Traditional Medicine

Birds

Ptarmigan
Raw ptarmigan breast meat is eaten by chronically ill people who have lost their appetite, and it is used in thin slices on boils, on the neck (for a sore throat), or on the eyelids of a snow-blinded person. The dried neck skin is used to cover cuts and burns, and the thigh skin may be applied to a boil. Ptarmigan down mixed with rancid seal fat or just raw ptarmigan oil may be used to treat a cut.

Loon
It is a common cure to eat a whole loon or red-throated loon. Usualy raw, sometimes boiled, the whole bird must be eaten, if not at one meal then at least in one day. Often, the gall bladder or the top part of the esophogus must be eaten first.
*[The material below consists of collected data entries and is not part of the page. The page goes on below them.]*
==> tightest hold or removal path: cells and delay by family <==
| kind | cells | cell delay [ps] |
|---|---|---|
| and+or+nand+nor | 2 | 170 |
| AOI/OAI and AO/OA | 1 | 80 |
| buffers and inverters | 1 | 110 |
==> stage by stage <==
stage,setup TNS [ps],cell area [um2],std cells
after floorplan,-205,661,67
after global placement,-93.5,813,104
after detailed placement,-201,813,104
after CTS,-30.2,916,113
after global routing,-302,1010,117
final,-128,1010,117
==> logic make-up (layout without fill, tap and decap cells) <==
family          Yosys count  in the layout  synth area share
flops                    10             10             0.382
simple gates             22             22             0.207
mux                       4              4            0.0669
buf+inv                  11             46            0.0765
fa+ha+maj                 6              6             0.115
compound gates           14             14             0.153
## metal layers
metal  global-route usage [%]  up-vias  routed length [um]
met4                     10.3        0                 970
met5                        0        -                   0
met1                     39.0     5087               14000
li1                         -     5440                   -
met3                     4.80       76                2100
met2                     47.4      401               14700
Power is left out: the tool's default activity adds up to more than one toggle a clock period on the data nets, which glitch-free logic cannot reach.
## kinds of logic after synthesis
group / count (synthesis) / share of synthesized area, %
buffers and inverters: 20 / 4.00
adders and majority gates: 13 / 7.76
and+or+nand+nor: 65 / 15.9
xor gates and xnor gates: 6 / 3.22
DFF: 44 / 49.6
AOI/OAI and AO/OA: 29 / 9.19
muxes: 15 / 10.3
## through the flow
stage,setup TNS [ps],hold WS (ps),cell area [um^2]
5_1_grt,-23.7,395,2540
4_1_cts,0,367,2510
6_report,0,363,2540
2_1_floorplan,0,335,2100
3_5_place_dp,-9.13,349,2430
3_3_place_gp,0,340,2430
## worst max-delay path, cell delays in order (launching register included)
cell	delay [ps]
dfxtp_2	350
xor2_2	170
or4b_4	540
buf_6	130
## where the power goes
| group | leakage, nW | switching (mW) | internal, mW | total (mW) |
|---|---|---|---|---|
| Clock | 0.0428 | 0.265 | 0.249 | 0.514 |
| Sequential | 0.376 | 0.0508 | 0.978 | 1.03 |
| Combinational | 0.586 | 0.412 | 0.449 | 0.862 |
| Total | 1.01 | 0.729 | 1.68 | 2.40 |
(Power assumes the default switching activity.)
## src/rtl/fetch_ctrl.sv

```systemverilog
// rtl/fetch_ctrl.sv - instruction fetch PC sequencer and IF/ID register with halt detection
//
// Ports:
//   CLK          in   1   pipeline clock, rising edge
//   Reset        in   1   asynchronous active-high reset
//   stall        in   1   load-use hold from hazard unit
//   redirect     in   1   taken branch/jal resolved in EX
//   redirect_pc  in  32   redirect target (low two bits ignored)
//   instr        in  32   instruction memory data for curPC
//   curPC        out 32   fetch address
//   id_pc        out 32   PC of instruction in IF/ID
//   id_instr     out 32   instruction in IF/ID
//   id_valid     out  1   IF/ID holds a real instruction
//   halted       out  1   fetch is in the HALT state
module fetch_ctrl #(
    parameter logic [31:0] NOP        = 32'h0000_0013,
    parameter logic [31:0] HALT_INSTR = 32'h0000_0063
) (
    input  logic        CLK,
    input  logic        Reset,
    input  logic        stall,
    input  logic        redirect,
    input  logic [31:0] redirect_pc,
    input  logic [31:0] instr,
    output logic [31:0] curPC,
    output logic [31:0] id_pc,
    output logic [31:0] id_instr,
    output logic        id_valid,
    output logic        halted
);

    typedef enum logic {
        FETCH = 1'b0,
        HALT  = 1'b1
    } state_t;

    state_t      state_q, state_d;
    logic [31:0] pc_q, pc_d;
    logic [31:0] id_pc_q, id_pc_d;
    logic [31:0] id_instr_q, id_instr_d;
    logic        id_valid_q, id_valid_d;

    always_ff @(posedge CLK or posedge Reset) begin
        if (Reset) begin
            state_q    <= FETCH;
            pc_q       <= 32'h0;
            id_pc_q    <= 32'h0;
            id_instr_q <= NOP;
            id_valid_q <= 1'b0;
        end else begin
            state_q    <= state_d;
            pc_q       <= pc_d;
            id_pc_q    <= id_pc_d;
            id_instr_q <= id_instr_d;
            id_valid_q <= id_valid_d;
        end
    end

    // Priority: redirect > stall > halt detection > normal fetch.
    // Defaults hold everything, which is exactly the stall behaviour.
    always_comb begin
        state_d    = state_q;
        pc_d       = pc_q;
        id_pc_d    = id_pc_q;
        id_instr_d = id_instr_q;
        id_valid_d = id_valid_q;

        if (redirect) begin
            // Redirect also cancels a HALT entered on a wrong path.
            state_d    = FETCH;
            pc_d       = {redirect_pc[31:2], 2'b00};
            id_pc_d    = 32'h0;
            id_instr_d = NOP;
            id_valid_d = 1'b0;
        end else if (!stall) begin
            unique case (state_q)
                FETCH: begin
                    id_instr_d = instr;
                    id_pc_d    = pc_q;
                    id_valid_d = 1'b1;
                    if (instr == HALT_INSTR) begin
                        // The halt instruction itself retires into IF/ID; the
                        // PC stays on it so the halt point is observable.
                        state_d = HALT;
                    end else begin
                        pc_d = pc_q + 32'd4;  // wraps modulo 2^32
                    end
                end
                HALT: begin
                    id_pc_d    = 32'h0;
                    id_instr_d = NOP;
                    id_valid_d = 1'b0;
                end
                default: begin
                    state_d = FETCH;
                end
            endcase
        end
    end

    assign curPC    = pc_q;
    assign id_pc    = id_pc_q;
    assign id_instr = id_instr_q;
    assign id_valid = id_valid_q;
    assign halted   = (state_q == HALT);

endmodule

```

## config.mk

```make
export PLATFORM = sky130hd
export DESIGN_NAME = fetch_ctrl
export DESIGN_NICKNAME = d
export VERILOG_FILES = /design/src/rtl/fetch_ctrl.sv
export SDC_FILE = /design/constraint.sdc
export NUM_CORES = 1
export LEC_CHECK = 0
export CAP_MARGIN = 10
export CORE_ASPECT_RATIO = 0.9
export CORE_MARGIN = 2
export CORE_UTILIZATION = 44
export DETAILED_ROUTE_END_ITERATION = 10
export PLACE_DENSITY_LB_ADDON = 0.3
export SLEW_MARGIN = 20
export SYNTH_ARGS = -nofsm -noshare
export SYNTH_HDL_FRONTEND = slang
export SYNTH_SLANG_ARGS = --single-unit
```

## constraint.sdc

```tcl
create_clock -name CLK -period 4.1 [get_ports CLK]
set_clock_uncertainty 0.05 [all_clocks]
set_input_delay 0.615 -clock CLK [delete_from_list [all_inputs] [get_ports CLK]]
set_output_delay 0.615 -clock CLK [all_outputs]
set_load 0.02 [all_outputs]
```

After elaboration in Yosys (flattened, before gate mapping) --
Cells that the tools add are included.
Word-level totals: bits in registers 98, latch bits 0, memory bits (writable) 0, ROM bits 0, output and inout bits 98, word-level logic and storage cells 29, memories kept 0
Cells by class: $add $sub $neg 1, multipliers 0, divide/modulo/power cells 0, magnitude comparators 0, eq/ne operators 4, shift operators 0, mux-type cells 17, bitwise operators 1, reductions and logical operators 1
Operators with widths (number):
- $mux W32 | 8
- $pmux W32 S2 | 2
- $add A32 B3 Y32 const B | 1
- $eq A32 B7 Y1 const B | 1
- $mux W1 | 6
- $ne A2 B2 Y1 const B | 2
- $reduce_and A3 Y1 | 1
- $ne A2 B1 Y1 const B | 1
- $pmux W1 S2 | 1
- $not A1 Y1 | 1

Logic depth before layout (Yosys ltp) --
word-level depth 5, depth in mapped cells 7, mapped depth without buffers 6

Least setup slack after synthesis --
Ideal clock, no wire load.
path type input-to-reg, start point in instr[11], end point reg pc_q[28], in the netlist curPC[28], setup time 0.133 ns, arrival 1.909 ns, data required time 3.917 ns, setup slack 2.008 ns, stages 7, buffers on the path 2, cell sequence nor4_1 nand4_1 clkbuf_1 clkbuf_1 o2111ai_1 xor2_1 o21ai_0
On the way: longest elaborated chain between the ends 3
Ends and longest elaborated chain:
- start, declared | RTL line 24 | input logic [31:0] instr,
- $eq A32 B7 Y1 | RTL line 81 | if (instr == HALT_INSTR) begin
- $ne A2 B2 Y1 (no source line)
- $reduce_and A3 Y1 (no source line)
- end signal, assigned | RTL line 52 | pc_q <= pc_d;
- end, declared | RTL line 38 | logic [31:0] pc_q, pc_d;
Every way passes these cells. A chain may end at the register's enable or synchronous reset.

Worst setup path after layout --
start point in instr[6], end point reg pc_q[21], in the netlist curPC[21]
Same word-level chain as after synthesis.
--- config.mk ---
export PLATFORM = sky130hd
export DESIGN_NAME = bp_be_dcache_port_arbiter
export DESIGN_NICKNAME = d
export VERILOG_FILES = /design/src/rtl/bp_be_dcache_port_arbiter.sv
export SDC_FILE = /design/constraint.sdc
export NUM_CORES = 1
export LEC_CHECK = 0
export CAP_MARGIN = 40
export CORE_AREA = 2 2 135 137
export CTS_BUF_LIST = sky130_fd_sc_hd__clkbuf_8
export CTS_CLUSTER_DIAMETER = 100
export CTS_CLUSTER_SIZE = 12
export DETAILED_ROUTE_END_ITERATION = 8
export DIE_AREA = 0 0 137 139
export GPL_TIMING_DRIVEN = 0
export PLACE_DENSITY = 0.59
export SETUP_SLACK_MARGIN = 0.2
export SYNTH_ARGS = -nofsm -noshare
export SYNTH_HDL_FRONTEND = slang
export SYNTH_SLANG_ARGS = --single-unit
--- constraint.sdc ---
create_clock -name clk_i -period 2.9 [get_ports clk_i]
set_input_delay 0.87 -clock clk_i [delete_from_list [all_inputs] [get_ports clk_i]]
set_output_delay 0.87 -clock clk_i [all_outputs]
set_load 0.03 [all_outputs]
--- src/rtl/bp_be_dcache_port_arbiter.sv ---
// rtl/bp_be_dcache_port_arbiter.sv - D$ request port arbiter between memory pipe and page-table walker
//
// Purpose: grants the single D$ request port to either the memory pipeline or the
// PTW. Pipe accesses still in flight are drained before the PTW is granted. The owner
// of each access is tagged through the TL and TV stages, so the physical tag goes to
// the D$ from the right requester and early-valid responses go back to it.
//
// Ports:
//   clk_i, reset_i                 clock, asynchronous active-high reset
//   flush_i                        kill live pipe-owned TL/TV entries
//   pipe_v_i/pipe_pkt_i/pipe_ready_o       pipe request handshake
//   pipe_ptag_i/pipe_ptag_v_i              pipe physical tag (cycle after accept)
//   pipe_early_v_o/pipe_miss_o             pipe TV-stage response
//   ptw_req_i/ptw_grant_o                  PTW port ownership request / grant
//   ptw_v_i/ptw_pkt_i/ptw_ready_o          PTW request handshake
//   ptw_ptag_i/ptw_ptag_v_i/ptw_early_v_o  PTW tag and response
//   dcache_v_o/dcache_pkt_o/dcache_ready_i request to the D$
//   dcache_ptag_o/dcache_ptag_v_o          TL-stage tag to the D$
//   dcache_early_v_i                       TV-stage early valid from the D$
module bp_be_dcache_port_arbiter #(
  parameter int pkt_width_p  = 82,
  parameter int ptag_width_p = 28
) (
  input  logic                    clk_i,
  input  logic                    reset_i,
  input  logic                    flush_i,

  input  logic                    pipe_v_i,
  input  logic [pkt_width_p-1:0]  pipe_pkt_i,
  output logic                    pipe_ready_o,
  input  logic [ptag_width_p-1:0] pipe_ptag_i,
  input  logic                    pipe_ptag_v_i,
  output logic                    pipe_early_v_o,
  output logic                    pipe_miss_o,

  input  logic                    ptw_req_i,
  output logic                    ptw_grant_o,
  input  logic                    ptw_v_i,
  input  logic [pkt_width_p-1:0]  ptw_pkt_i,
  output logic                    ptw_ready_o,
  input  logic [ptag_width_p-1:0] ptw_ptag_i,
  input  logic                    ptw_ptag_v_i,
  output logic                    ptw_early_v_o,

  output logic                    dcache_v_o,
  output logic [pkt_width_p-1:0]  dcache_pkt_o,
  input  logic                    dcache_ready_i,
  output logic [ptag_width_p-1:0] dcache_ptag_o,
  output logic                    dcache_ptag_v_o,
  input  logic                    dcache_early_v_i
);

  typedef enum logic [1:0] {
    S_PIPE  = 2'd0,
    S_DRAIN = 2'd1,
    S_PTW   = 2'd2
  } state_e;

  localparam logic OWNER_PIPE = 1'b0;
  localparam logic OWNER_PTW  = 1'b1;

  state_e state;
  logic   tl_live, tl_owner;
  logic   tv_live, tv_owner;

  logic pipe_accept, ptw_accept;
  logic tl_pipe_live, tv_pipe_live;
  logic pipe_pending;

  // Acceptance is gated by reset so no handshake is offered while reset is held,
  // even though the state register already sits in PIPE.
  assign pipe_ready_o = ~reset_i & (state == S_PIPE) & ~ptw_req_i & dcache_ready_i;
  assign ptw_ready_o  = ~reset_i & (state == S_PTW) & dcache_ready_i;
  assign ptw_grant_o  = ~reset_i & (state == S_PTW);

  assign pipe_accept = pipe_v_i & pipe_ready_o;
  assign ptw_accept  = ptw_v_i & ptw_ready_o;

  assign dcache_v_o   = pipe_accept | ptw_accept;
  assign dcache_pkt_o = (state == S_PTW) ? ptw_pkt_i : pipe_pkt_i;

  assign tl_pipe_live = tl_live & (tl_owner == OWNER_PIPE);
  assign tv_pipe_live = tv_live & (tv_owner == OWNER_PIPE);

  // A flushed pipe entry is gone at the next edge, so it no longer holds off the
  // handoff; this is what lets a flush shorten the drain.
  assign pipe_pending = (tl_pipe_live | tv_pipe_live) & ~flush_i;

  assign dcache_ptag_o   = (tl_owner == OWNER_PTW) ? ptw_ptag_i : pipe_ptag_i;
  assign dcache_ptag_v_o = tl_live
                         & ((tl_owner == OWNER_PTW) ? ptw_ptag_v_i : pipe_ptag_v_i)
                         & ~(flush_i & (tl_owner == OWNER_PIPE));

  assign pipe_early_v_o = dcache_early_v_i & tv_pipe_live & ~flush_i;
  assign pipe_miss_o    = tv_pipe_live & ~dcache_early_v_i & ~flush_i;
  assign ptw_early_v_o  = dcache_early_v_i & tv_live & (tv_owner == OWNER_PTW);

  always_ff @(posedge clk_i or posedge reset_i) begin
    if (reset_i) begin
      state    <= S_PIPE;
      tl_live  <= 1'b0;
      tl_owner <= OWNER_PIPE;
      tv_live  <= 1'b0;
      tv_owner <= OWNER_PIPE;
    end else begin
      case (state)
        // With nothing of the pipe in flight the drain is skipped entirely.
        S_PIPE:  if (ptw_req_i) state <= pipe_pending ? S_DRAIN : S_PTW;
        S_DRAIN: begin
          if (!ptw_req_i)        state <= S_PIPE;
          else if (!pipe_pending) state <= S_PTW;
        end
        S_PTW:   if (!ptw_req_i) state <= S_PIPE;
        default: state <= S_PIPE;
      endcase

      // A new accept always enters TL live, even during a flush: the flush only
      // targets accesses already in flight.
      tl_live <= pipe_accept | ptw_accept;
      if (pipe_accept | ptw_accept) tl_owner <= ptw_accept ? OWNER_PTW : OWNER_PIPE;

      tv_live  <= tl_live & ~(flush_i & (tl_owner == OWNER_PIPE));
      tv_owner <= tl_owner;
    end
  end

endmodule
This treatment is for people who have tuberculosis, asthma, seizures, or children who have fainted during a fit. Also, dried loon intestines are chewed to relieve a stomach-ache.

Other birds
Goose oil is used raw on cuts, and the thinner bone of a goose wing is hollowed out and used as a “straw” to help extract pus from a boil. Raw owl oil is used on cuts and impetigo, and the skin from a black guillemot (pitsiulaaq) is used to clean the inner eyelid.

Wing feathers of any bird are useful. The outer (soft) end of a feather is used as a dropper for earache drops (it is sharpened first) or used to test the temperature of boiling oil; if it burns, the oil ready.